_Activity:_ Give every line of the data again, exactly.
[[ Exercise materials open ]]
`config.mk`:
```
export PLATFORM = sky130hd
export DESIGN_NAME = cc20_ctrl
export DESIGN_NICKNAME = d
export VERILOG_FILES = /design/src/hdl/cc20_pkg.sv /design/src/hdl/cc20_ctrl.sv
export VERILOG_INCLUDE_DIRS = /design/src /design/src/hdl
export SDC_FILE = /design/constraint.sdc
export NUM_CORES = 1
export LEC_CHECK = 0
export BUFFER_PORTS_ARGS = -buffer_cell sky130_fd_sc_hd__buf_4
export CAP_MARGIN = 20
export CELL_PAD_IN_SITES_DETAIL_PLACEMENT = 1
export CELL_PAD_IN_SITES_GLOBAL_PLACEMENT = 2
export CORE_MARGIN = 5
export CORE_UTILIZATION = 27
export DETAILED_ROUTE_END_ITERATION = 10
export GPL_TIMING_DRIVEN = 0
export PLACE_DENSITY_LB_ADDON = 0.1
export REMOVE_ABC_BUFFERS = 1
export SLEW_MARGIN = 10
export SYNTH_ARGS = -nofsm -noshare
export SYNTH_HDL_FRONTEND = slang
export SYNTH_SLANG_ARGS = --single-unit
```
`constraint.sdc`:
```
create_clock -name clk -period 1.6 [get_ports clk]
set_clock_uncertainty 0.15 [all_clocks]
set_input_delay 0.4 -clock clk [delete_from_list [all_inputs] [get_ports clk]]
set_output_delay 0.4 -clock clk [all_outputs]
set_load 0.005 [all_outputs]
```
[[ Exercise materials closed ]]
_Task answer:_
`config.mk`:
```
export PLATFORM = sky130hd
export DESIGN_NAME = cc20_ctrl
export DESIGN_NICKNAME = d
export VERILOG_FILES = /design/src/hdl/cc20_pkg.sv /design/src/hdl/cc20_ctrl.sv
export VERILOG_INCLUDE_DIRS = /design/src /design/src/hdl
export SDC_FILE = /design/constraint.sdc
export NUM_CORES = 1
export LEC_CHECK = 0
export BUFFER_PORTS_ARGS = -buffer_cell sky130_fd_sc_hd__buf_4
export CAP_MARGIN = 20
export CELL_PAD_IN_SITES_DETAIL_PLACEMENT = 1
export CELL_PAD_IN_SITES_GLOBAL_PLACEMENT = 2
export CORE_MARGIN = 5
export CORE_UTILIZATION = 27
export DETAILED_ROUTE_END_ITERATION = 10
export GPL_TIMING_DRIVEN = 0
export PLACE_DENSITY_LB_ADDON = 0.1
export REMOVE_ABC_BUFFERS = 1
export SLEW_MARGIN = 10
export SYNTH_ARGS = -nofsm -noshare
export SYNTH_HDL_FRONTEND = slang
export SYNTH_SLANG_ARGS = --single-unit
```
`constraint.sdc`:
```
create_clock -name clk -period 1.6 [get_ports clk]
set_clock_uncertainty 0.15 [all_clocks]
set_input_delay 0.4 -clock clk [delete_from_list [all_inputs] [get_ports clk]]
set_output_delay 0.4 -clock clk [all_outputs]
set_load 0.005 [all_outputs]
```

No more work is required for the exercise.